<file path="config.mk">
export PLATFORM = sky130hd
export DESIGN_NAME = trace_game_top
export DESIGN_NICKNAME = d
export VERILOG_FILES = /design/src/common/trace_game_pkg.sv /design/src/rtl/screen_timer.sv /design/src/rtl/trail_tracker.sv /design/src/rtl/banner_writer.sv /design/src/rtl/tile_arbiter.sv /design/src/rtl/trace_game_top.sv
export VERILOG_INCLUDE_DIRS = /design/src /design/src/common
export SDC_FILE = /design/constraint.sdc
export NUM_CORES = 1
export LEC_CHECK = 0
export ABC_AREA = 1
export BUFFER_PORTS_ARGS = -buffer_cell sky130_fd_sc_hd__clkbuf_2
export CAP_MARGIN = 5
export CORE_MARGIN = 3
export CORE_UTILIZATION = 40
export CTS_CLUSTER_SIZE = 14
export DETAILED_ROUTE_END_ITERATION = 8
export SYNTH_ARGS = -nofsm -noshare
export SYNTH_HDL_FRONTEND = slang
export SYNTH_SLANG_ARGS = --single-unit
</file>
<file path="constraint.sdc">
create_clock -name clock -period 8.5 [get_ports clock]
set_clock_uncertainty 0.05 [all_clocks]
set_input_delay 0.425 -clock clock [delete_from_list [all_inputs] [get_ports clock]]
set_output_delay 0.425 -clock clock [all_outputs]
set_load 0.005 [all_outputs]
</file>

---

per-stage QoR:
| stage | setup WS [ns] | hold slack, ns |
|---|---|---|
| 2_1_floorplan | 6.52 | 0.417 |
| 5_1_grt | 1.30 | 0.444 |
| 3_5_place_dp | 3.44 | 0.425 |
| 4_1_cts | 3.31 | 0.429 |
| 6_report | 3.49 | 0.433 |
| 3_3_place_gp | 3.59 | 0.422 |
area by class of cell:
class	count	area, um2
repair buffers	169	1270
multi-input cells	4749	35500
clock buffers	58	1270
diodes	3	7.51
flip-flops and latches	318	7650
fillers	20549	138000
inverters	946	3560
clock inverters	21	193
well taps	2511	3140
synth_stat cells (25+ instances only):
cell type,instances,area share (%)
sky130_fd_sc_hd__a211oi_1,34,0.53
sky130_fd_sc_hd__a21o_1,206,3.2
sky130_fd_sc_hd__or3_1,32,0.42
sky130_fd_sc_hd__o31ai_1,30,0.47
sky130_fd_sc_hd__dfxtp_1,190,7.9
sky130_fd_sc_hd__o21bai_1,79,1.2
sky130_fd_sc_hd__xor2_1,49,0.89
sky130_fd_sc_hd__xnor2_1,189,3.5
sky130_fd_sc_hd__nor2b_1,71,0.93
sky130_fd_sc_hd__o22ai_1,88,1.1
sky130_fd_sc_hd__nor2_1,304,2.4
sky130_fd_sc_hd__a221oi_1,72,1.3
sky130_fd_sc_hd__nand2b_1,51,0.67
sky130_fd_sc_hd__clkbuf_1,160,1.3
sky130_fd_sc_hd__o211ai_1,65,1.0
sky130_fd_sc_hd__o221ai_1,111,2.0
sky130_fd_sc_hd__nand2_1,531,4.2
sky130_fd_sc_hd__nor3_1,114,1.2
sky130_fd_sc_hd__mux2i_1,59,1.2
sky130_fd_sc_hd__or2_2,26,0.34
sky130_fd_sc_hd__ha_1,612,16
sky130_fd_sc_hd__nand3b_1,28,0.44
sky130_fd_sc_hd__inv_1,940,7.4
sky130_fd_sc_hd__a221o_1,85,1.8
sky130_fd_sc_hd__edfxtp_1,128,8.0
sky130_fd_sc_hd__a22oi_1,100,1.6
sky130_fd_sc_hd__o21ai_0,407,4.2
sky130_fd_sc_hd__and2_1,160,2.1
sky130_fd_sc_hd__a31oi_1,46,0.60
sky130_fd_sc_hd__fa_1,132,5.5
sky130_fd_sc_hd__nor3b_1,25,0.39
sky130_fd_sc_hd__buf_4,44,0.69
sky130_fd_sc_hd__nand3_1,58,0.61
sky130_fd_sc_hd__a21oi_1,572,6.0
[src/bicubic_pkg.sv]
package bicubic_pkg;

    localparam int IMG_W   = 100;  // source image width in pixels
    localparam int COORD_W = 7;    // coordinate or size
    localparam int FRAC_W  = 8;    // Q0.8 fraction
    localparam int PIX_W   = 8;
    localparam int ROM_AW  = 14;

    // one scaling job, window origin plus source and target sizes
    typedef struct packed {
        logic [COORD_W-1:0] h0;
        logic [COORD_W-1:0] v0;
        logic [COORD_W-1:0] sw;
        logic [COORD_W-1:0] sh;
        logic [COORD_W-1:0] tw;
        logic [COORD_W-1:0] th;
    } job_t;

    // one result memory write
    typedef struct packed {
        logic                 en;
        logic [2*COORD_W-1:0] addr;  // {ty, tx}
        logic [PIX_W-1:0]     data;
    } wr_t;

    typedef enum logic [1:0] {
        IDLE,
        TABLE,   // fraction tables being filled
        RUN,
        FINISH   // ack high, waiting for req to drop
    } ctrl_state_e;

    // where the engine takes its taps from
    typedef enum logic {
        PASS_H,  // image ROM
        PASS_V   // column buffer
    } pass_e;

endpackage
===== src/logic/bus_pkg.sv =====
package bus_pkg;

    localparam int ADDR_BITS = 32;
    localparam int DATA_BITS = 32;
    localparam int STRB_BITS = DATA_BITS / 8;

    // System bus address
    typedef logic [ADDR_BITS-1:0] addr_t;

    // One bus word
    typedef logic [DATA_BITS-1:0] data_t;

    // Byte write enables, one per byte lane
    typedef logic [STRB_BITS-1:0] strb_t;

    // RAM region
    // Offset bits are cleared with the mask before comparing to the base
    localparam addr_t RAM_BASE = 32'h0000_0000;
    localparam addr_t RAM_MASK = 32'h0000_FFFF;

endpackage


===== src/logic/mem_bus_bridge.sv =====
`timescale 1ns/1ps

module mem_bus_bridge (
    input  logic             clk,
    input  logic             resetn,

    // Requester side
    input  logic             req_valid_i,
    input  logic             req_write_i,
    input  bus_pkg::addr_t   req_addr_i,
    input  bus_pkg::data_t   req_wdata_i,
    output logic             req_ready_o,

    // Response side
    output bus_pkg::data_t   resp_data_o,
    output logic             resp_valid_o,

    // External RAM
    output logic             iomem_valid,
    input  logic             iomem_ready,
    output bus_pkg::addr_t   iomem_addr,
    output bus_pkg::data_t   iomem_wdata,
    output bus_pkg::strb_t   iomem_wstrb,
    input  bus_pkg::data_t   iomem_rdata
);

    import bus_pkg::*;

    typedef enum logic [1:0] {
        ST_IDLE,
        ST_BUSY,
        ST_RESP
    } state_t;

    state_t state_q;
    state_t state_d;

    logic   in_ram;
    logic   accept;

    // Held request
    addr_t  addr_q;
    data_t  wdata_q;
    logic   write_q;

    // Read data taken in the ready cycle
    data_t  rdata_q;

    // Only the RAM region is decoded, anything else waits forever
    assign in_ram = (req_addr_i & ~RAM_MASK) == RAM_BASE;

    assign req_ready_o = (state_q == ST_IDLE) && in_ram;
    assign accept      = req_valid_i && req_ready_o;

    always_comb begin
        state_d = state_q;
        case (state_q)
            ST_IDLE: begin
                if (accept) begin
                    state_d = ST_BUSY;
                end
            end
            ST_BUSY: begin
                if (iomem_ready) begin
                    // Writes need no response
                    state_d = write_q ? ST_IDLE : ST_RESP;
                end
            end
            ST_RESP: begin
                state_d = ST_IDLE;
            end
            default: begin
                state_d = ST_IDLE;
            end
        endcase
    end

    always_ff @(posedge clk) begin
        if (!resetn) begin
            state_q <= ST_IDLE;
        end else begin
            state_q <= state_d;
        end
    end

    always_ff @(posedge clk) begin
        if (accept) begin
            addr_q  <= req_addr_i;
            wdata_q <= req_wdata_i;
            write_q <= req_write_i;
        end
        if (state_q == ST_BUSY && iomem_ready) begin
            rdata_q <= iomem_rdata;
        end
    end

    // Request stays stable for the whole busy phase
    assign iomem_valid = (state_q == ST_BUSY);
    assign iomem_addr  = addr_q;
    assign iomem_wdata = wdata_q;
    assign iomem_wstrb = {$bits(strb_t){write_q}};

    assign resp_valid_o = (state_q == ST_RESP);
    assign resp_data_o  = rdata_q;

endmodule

---

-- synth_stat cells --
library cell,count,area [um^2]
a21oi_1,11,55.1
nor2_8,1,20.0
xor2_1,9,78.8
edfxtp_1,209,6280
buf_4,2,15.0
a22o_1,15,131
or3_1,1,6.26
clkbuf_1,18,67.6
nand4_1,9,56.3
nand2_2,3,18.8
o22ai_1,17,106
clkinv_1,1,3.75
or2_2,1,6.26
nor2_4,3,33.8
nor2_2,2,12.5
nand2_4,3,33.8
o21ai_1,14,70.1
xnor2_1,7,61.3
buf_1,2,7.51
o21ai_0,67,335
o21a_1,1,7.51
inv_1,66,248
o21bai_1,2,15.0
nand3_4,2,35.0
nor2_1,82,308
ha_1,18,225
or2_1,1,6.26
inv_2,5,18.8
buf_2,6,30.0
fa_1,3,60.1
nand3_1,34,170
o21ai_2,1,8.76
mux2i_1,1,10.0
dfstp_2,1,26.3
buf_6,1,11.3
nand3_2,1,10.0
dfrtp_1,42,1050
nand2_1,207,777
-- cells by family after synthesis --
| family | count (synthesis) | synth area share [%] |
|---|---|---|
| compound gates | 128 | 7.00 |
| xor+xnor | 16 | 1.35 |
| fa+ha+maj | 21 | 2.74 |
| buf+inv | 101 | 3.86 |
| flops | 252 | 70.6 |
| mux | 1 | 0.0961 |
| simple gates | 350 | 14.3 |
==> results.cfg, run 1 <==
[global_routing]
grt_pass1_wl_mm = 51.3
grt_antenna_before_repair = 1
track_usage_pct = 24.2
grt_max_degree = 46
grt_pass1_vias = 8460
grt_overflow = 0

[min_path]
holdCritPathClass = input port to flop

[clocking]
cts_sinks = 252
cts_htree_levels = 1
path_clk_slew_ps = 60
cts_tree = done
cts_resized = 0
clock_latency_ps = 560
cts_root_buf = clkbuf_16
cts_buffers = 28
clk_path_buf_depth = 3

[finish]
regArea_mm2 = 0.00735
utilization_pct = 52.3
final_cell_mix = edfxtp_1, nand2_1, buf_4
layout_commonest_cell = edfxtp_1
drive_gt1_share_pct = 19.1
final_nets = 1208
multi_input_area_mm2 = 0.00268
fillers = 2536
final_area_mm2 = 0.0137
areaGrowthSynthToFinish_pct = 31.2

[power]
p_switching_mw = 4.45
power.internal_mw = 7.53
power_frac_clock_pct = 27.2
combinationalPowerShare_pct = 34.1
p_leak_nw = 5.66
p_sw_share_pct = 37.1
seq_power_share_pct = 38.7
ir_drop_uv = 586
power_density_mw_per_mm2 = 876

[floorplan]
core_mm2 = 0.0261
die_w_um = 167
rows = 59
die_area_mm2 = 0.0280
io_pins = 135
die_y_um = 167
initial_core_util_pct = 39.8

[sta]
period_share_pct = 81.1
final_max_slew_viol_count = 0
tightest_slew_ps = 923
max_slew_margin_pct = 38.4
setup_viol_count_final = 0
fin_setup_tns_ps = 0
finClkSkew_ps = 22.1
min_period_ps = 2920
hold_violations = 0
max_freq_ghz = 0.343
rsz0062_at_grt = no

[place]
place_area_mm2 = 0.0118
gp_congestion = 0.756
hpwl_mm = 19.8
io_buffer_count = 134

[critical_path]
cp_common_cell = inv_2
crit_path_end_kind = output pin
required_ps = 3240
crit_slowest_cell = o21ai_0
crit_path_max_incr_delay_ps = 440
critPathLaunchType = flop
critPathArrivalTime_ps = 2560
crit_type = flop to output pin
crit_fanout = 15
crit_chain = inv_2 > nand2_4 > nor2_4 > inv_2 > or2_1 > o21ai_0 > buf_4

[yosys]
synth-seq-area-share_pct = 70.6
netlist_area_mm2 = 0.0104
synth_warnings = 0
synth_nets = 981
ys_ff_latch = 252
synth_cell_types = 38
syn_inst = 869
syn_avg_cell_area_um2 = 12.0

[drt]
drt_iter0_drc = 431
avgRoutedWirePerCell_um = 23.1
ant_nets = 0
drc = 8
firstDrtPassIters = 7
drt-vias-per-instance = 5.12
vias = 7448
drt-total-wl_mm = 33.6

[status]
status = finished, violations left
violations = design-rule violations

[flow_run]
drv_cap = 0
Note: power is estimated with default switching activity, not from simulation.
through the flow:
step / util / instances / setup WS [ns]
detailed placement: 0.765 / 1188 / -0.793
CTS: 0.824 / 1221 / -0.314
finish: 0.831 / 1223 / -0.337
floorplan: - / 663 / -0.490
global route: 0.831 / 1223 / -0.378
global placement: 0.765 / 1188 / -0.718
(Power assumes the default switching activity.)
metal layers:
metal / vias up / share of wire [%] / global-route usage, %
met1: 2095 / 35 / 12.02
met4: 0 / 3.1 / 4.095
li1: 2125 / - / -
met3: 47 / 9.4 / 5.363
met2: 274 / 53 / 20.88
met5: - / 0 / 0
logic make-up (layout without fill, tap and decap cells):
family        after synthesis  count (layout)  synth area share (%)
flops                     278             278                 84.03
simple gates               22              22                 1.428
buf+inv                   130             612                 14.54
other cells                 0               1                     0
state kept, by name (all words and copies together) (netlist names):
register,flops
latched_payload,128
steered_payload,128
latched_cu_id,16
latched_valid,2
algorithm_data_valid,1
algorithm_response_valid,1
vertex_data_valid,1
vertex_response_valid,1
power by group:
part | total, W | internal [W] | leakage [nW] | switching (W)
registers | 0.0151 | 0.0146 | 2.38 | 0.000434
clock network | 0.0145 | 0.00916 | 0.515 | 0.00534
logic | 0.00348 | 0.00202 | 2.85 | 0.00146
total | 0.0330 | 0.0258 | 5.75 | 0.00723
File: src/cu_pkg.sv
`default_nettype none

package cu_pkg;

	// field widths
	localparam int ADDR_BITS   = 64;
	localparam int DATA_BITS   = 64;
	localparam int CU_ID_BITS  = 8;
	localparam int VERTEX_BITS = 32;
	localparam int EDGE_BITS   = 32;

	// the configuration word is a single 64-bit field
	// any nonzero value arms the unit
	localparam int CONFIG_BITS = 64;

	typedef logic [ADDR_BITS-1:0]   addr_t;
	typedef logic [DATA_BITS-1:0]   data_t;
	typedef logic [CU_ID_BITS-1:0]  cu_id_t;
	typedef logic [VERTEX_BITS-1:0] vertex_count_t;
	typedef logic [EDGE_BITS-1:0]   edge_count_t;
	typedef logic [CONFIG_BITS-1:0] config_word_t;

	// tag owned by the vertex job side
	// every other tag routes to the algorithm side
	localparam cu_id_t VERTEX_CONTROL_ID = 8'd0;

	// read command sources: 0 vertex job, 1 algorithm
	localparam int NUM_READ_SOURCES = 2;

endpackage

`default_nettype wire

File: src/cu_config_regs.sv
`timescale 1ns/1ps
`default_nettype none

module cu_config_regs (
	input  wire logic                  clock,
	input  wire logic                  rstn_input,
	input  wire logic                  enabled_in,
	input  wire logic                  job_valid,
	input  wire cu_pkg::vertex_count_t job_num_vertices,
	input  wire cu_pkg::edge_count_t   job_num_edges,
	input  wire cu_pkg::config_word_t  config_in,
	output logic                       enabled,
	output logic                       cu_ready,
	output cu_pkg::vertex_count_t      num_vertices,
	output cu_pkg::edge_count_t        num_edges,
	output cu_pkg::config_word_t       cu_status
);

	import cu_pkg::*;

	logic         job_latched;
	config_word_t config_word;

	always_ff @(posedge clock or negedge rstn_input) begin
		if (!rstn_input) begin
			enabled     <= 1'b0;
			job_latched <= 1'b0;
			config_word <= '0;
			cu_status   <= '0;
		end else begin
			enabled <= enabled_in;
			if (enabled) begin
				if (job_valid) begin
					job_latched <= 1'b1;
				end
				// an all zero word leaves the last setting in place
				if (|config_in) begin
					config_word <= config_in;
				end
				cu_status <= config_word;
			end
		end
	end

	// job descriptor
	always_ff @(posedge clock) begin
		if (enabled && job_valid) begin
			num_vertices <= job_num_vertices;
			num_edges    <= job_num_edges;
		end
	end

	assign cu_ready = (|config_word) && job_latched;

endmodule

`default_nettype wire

AIM OF THE TASK: Reproduce word for word the material above, beginning with the line that contains "ha_1,18,225" and ending with the line that contains "max_slew_margin_pct = 38.4".

ANSWER TO THIS EXERCISE:
ha_1,18,225
or2_1,1,6.26
inv_2,5,18.8
buf_2,6,30.0
fa_1,3,60.1
nand3_1,34,170
o21ai_2,1,8.76
mux2i_1,1,10.0
dfstp_2,1,26.3
buf_6,1,11.3
nand3_2,1,10.0
dfrtp_1,42,1050
nand2_1,207,777
-- cells by family after synthesis --
| family | count (synthesis) | synth area share [%] |
|---|---|---|
| compound gates | 128 | 7.00 |
| xor+xnor | 16 | 1.35 |
| fa+ha+maj | 21 | 2.74 |
| buf+inv | 101 | 3.86 |
| flops | 252 | 70.6 |
| mux | 1 | 0.0961 |
| simple gates | 350 | 14.3 |
==> results.cfg, run 1 <==
[global_routing]
grt_pass1_wl_mm = 51.3
grt_antenna_before_repair = 1
track_usage_pct = 24.2
grt_max_degree = 46
grt_pass1_vias = 8460
grt_overflow = 0

[min_path]
holdCritPathClass = input port to flop

[clocking]
cts_sinks = 252
cts_htree_levels = 1
path_clk_slew_ps = 60
cts_tree = done
cts_resized = 0
clock_latency_ps = 560
cts_root_buf = clkbuf_16
cts_buffers = 28
clk_path_buf_depth = 3

[finish]
regArea_mm2 = 0.00735
utilization_pct = 52.3
final_cell_mix = edfxtp_1, nand2_1, buf_4
layout_commonest_cell = edfxtp_1
drive_gt1_share_pct = 19.1
final_nets = 1208
multi_input_area_mm2 = 0.00268
fillers = 2536
final_area_mm2 = 0.0137
areaGrowthSynthToFinish_pct = 31.2

[power]
p_switching_mw = 4.45
power.internal_mw = 7.53
power_frac_clock_pct = 27.2
combinationalPowerShare_pct = 34.1
p_leak_nw = 5.66
p_sw_share_pct = 37.1
seq_power_share_pct = 38.7
ir_drop_uv = 586
power_density_mw_per_mm2 = 876

[floorplan]
core_mm2 = 0.0261
die_w_um = 167
rows = 59
die_area_mm2 = 0.0280
io_pins = 135
die_y_um = 167
initial_core_util_pct = 39.8

[sta]
period_share_pct = 81.1
final_max_slew_viol_count = 0
tightest_slew_ps = 923
max_slew_margin_pct = 38.4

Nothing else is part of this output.